◆ Task ◆
Start to finish, return the listing exactly as written.

◆ Records to process ◆

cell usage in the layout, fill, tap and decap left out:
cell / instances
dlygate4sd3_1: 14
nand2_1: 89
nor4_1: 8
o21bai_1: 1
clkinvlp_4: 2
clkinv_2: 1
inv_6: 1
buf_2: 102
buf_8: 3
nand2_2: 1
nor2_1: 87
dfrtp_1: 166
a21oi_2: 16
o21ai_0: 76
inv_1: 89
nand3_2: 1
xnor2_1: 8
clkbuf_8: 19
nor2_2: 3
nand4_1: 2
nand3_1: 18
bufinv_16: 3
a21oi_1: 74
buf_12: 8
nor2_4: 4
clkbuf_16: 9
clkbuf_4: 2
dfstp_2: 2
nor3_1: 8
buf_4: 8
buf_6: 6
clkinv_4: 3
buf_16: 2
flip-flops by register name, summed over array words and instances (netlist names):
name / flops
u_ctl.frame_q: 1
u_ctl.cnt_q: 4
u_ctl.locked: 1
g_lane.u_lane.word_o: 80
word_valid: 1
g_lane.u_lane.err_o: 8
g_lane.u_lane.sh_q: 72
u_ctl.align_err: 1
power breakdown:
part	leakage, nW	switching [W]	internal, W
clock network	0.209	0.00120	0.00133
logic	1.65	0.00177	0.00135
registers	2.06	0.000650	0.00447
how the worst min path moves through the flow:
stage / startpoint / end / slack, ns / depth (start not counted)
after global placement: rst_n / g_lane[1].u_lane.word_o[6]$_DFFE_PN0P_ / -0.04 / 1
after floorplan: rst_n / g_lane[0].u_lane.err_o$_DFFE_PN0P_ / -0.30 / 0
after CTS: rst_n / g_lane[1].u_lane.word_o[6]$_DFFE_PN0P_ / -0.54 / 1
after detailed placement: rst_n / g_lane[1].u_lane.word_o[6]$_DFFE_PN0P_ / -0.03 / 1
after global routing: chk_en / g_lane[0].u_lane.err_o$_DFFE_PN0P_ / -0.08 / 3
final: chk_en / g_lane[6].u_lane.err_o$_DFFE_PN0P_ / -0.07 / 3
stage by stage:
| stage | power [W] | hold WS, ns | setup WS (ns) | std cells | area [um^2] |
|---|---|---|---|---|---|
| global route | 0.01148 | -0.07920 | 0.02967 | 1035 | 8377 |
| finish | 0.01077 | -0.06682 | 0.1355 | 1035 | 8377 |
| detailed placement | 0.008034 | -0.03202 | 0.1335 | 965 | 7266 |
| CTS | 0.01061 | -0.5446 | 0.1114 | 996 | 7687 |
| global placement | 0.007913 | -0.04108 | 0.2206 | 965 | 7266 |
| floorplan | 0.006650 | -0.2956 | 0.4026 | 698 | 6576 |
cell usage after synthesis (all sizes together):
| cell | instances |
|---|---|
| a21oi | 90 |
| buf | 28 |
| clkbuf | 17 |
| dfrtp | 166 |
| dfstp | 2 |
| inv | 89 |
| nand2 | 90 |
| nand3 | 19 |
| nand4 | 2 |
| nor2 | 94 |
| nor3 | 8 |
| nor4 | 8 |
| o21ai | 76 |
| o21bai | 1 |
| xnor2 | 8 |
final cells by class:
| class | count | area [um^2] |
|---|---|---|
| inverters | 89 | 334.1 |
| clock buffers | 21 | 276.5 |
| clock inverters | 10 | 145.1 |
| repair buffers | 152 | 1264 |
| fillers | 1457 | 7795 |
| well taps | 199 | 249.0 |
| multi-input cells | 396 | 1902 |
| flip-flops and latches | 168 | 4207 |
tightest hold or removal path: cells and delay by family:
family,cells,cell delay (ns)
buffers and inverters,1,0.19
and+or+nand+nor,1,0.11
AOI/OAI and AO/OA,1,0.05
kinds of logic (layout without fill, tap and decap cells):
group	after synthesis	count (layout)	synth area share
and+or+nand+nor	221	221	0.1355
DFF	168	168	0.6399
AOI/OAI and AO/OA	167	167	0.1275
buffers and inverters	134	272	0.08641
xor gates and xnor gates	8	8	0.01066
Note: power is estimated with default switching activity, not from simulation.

◆ Exercise answer ◆
cell usage in the layout, fill, tap and decap left out:
cell / instances
dlygate4sd3_1: 14
nand2_1: 89
nor4_1: 8
o21bai_1: 1
clkinvlp_4: 2
clkinv_2: 1
inv_6: 1
buf_2: 102
buf_8: 3
nand2_2: 1
nor2_1: 87
dfrtp_1: 166
a21oi_2: 16
o21ai_0: 76
inv_1: 89
nand3_2: 1
xnor2_1: 8
clkbuf_8: 19
nor2_2: 3
nand4_1: 2
nand3_1: 18
bufinv_16: 3
a21oi_1: 74
buf_12: 8
nor2_4: 4
clkbuf_16: 9
clkbuf_4: 2
dfstp_2: 2
nor3_1: 8
buf_4: 8
buf_6: 6
clkinv_4: 3
buf_16: 2
flip-flops by register name, summed over array words and instances (netlist names):
name / flops
u_ctl.frame_q: 1
u_ctl.cnt_q: 4
u_ctl.locked: 1
g_lane.u_lane.word_o: 80
word_valid: 1
g_lane.u_lane.err_o: 8
g_lane.u_lane.sh_q: 72
u_ctl.align_err: 1
power breakdown:
part	leakage, nW	switching [W]	internal, W
clock network	0.209	0.00120	0.00133
logic	1.65	0.00177	0.00135
registers	2.06	0.000650	0.00447
how the worst min path moves through the flow:
stage / startpoint / end / slack, ns / depth (start not counted)
after global placement: rst_n / g_lane[1].u_lane.word_o[6]$_DFFE_PN0P_ / -0.04 / 1
after floorplan: rst_n / g_lane[0].u_lane.err_o$_DFFE_PN0P_ / -0.30 / 0
after CTS: rst_n / g_lane[1].u_lane.word_o[6]$_DFFE_PN0P_ / -0.54 / 1
after detailed placement: rst_n / g_lane[1].u_lane.word_o[6]$_DFFE_PN0P_ / -0.03 / 1
after global routing: chk_en / g_lane[0].u_lane.err_o$_DFFE_PN0P_ / -0.08 / 3
final: chk_en / g_lane[6].u_lane.err_o$_DFFE_PN0P_ / -0.07 / 3
stage by stage:
| stage | power [W] | hold WS, ns | setup WS (ns) | std cells | area [um^2] |
|---|---|---|---|---|---|
| global route | 0.01148 | -0.07920 | 0.02967 | 1035 | 8377 |
| finish | 0.01077 | -0.06682 | 0.1355 | 1035 | 8377 |
| detailed placement | 0.008034 | -0.03202 | 0.1335 | 965 | 7266 |
| CTS | 0.01061 | -0.5446 | 0.1114 | 996 | 7687 |
| global placement | 0.007913 | -0.04108 | 0.2206 | 965 | 7266 |
| floorplan | 0.006650 | -0.2956 | 0.4026 | 698 | 6576 |
cell usage after synthesis (all sizes together):
| cell | instances |
|---|---|
| a21oi | 90 |
| buf | 28 |
| clkbuf | 17 |
| dfrtp | 166 |
| dfstp | 2 |
| inv | 89 |
| nand2 | 90 |
| nand3 | 19 |
| nand4 | 2 |
| nor2 | 94 |
| nor3 | 8 |
| nor4 | 8 |
| o21ai | 76 |
| o21bai | 1 |
| xnor2 | 8 |
final cells by class:
| class | count | area [um^2] |
|---|---|---|
| inverters | 89 | 334.1 |
| clock buffers | 21 | 276.5 |
| clock inverters | 10 | 145.1 |
| repair buffers | 152 | 1264 |
| fillers | 1457 | 7795 |
| well taps | 199 | 249.0 |
| multi-input cells | 396 | 1902 |
| flip-flops and latches | 168 | 4207 |
tightest hold or removal path: cells and delay by family:
family,cells,cell delay (ns)
buffers and inverters,1,0.19
and+or+nand+nor,1,0.11
AOI/OAI and AO/OA,1,0.05
kinds of logic (layout without fill, tap and decap cells):
group	after synthesis	count (layout)	synth area share
and+or+nand+nor	221	221	0.1355
DFF	168	168	0.6399
AOI/OAI and AO/OA	167	167	0.1275
buffers and inverters	134	272	0.08641
xor gates and xnor gates	8	8	0.01066
Note: power is estimated with default switching activity, not from simulation.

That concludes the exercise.